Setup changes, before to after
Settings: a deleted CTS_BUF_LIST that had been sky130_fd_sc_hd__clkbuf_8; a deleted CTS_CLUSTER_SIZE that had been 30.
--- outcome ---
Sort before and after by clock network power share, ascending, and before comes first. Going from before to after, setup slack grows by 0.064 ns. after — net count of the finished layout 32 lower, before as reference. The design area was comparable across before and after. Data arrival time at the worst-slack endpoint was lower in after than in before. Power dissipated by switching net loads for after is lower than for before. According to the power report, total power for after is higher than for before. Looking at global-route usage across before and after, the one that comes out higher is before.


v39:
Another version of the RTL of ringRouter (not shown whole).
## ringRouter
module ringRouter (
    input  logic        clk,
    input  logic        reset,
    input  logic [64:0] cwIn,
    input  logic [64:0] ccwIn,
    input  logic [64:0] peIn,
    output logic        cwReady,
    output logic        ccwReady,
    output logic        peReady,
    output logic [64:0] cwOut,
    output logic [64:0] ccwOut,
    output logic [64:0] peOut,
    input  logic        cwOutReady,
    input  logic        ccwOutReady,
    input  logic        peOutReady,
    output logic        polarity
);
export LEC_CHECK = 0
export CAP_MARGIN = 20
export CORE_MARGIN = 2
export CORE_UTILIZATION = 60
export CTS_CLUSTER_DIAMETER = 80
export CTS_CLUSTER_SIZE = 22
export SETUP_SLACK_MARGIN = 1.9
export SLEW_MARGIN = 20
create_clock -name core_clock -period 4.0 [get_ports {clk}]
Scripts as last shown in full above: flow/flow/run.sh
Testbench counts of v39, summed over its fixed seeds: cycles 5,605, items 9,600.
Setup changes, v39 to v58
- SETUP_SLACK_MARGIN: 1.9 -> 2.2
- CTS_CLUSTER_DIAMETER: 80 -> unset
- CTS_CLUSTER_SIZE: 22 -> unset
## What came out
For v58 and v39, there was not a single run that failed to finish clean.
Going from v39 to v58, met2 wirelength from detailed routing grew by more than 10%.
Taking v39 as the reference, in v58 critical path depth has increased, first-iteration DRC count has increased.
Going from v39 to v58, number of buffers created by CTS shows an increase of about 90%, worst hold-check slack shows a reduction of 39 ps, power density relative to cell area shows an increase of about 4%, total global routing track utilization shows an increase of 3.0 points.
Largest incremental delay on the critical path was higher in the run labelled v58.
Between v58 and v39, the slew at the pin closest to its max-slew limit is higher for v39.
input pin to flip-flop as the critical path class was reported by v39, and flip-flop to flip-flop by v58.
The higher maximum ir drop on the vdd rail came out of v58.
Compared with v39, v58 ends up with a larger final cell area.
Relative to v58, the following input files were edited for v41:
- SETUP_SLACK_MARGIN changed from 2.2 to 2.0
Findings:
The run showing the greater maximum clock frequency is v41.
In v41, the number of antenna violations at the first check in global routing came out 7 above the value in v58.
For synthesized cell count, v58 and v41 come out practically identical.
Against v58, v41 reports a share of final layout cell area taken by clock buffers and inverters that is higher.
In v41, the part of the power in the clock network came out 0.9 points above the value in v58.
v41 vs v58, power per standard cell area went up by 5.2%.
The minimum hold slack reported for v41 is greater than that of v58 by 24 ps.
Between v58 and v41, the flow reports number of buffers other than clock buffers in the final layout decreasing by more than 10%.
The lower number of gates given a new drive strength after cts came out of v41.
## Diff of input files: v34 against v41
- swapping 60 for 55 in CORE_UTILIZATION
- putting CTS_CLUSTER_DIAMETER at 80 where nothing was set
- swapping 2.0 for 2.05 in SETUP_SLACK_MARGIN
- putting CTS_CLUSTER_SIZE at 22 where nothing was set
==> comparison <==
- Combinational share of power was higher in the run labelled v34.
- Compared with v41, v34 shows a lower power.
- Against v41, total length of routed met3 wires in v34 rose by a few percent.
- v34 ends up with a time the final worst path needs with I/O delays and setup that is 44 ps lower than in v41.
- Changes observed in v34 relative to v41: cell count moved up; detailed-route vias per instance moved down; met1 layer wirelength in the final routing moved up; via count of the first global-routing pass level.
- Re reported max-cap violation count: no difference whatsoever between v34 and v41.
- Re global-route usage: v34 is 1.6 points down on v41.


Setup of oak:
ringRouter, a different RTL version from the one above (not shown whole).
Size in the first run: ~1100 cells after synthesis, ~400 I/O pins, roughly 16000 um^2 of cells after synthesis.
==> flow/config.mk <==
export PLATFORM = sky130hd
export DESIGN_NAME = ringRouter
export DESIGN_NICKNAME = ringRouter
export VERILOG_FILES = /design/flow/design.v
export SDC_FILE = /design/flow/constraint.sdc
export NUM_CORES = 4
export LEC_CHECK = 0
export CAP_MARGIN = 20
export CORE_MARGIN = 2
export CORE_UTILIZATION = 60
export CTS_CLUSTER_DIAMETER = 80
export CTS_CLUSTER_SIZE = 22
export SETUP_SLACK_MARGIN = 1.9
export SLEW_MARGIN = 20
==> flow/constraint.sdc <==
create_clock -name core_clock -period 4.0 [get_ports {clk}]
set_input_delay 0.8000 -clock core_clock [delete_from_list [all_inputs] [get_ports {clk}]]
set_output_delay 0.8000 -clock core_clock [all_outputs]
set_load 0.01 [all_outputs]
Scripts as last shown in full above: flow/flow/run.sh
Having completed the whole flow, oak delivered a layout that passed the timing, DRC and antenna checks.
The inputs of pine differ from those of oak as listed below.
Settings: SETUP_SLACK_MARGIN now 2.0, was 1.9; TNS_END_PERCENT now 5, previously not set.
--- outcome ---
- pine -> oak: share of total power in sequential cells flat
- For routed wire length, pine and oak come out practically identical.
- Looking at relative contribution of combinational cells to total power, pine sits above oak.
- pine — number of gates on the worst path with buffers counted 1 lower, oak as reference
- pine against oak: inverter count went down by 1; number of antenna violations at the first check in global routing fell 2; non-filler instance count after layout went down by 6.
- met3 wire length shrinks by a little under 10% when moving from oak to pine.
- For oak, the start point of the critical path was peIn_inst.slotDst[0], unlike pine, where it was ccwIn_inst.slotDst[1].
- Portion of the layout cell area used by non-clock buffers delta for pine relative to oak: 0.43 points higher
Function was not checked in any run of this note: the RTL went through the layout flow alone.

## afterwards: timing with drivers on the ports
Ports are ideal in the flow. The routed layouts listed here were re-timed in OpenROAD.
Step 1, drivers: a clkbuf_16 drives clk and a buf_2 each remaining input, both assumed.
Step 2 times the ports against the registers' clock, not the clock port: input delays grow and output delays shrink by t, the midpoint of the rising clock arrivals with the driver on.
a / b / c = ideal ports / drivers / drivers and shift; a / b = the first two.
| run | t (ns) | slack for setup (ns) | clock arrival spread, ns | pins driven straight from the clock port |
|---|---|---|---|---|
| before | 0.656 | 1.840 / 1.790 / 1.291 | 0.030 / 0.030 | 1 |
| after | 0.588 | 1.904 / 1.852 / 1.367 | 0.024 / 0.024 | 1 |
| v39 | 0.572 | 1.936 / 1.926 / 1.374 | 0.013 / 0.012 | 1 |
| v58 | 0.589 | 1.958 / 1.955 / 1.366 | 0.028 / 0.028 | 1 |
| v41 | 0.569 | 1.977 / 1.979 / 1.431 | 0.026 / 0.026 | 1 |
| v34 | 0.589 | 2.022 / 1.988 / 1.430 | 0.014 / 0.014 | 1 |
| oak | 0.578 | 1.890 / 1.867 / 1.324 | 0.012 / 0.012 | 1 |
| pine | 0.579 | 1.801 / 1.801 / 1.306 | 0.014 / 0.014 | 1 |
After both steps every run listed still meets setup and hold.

EXERCISE GOAL:
Where does the string "delays" occur in the data above? Copy every line that holds it.

ANSWER TO THIS EXERCISE:
- v34 ends up with a time the final worst path needs with I/O delays and setup that is 44 ps lower than in v41.
Step 2 times the ports against the registers' clock, not the clock port: input delays grow and output delays shrink by t, the midpoint of the rising clock arrivals with the driver on.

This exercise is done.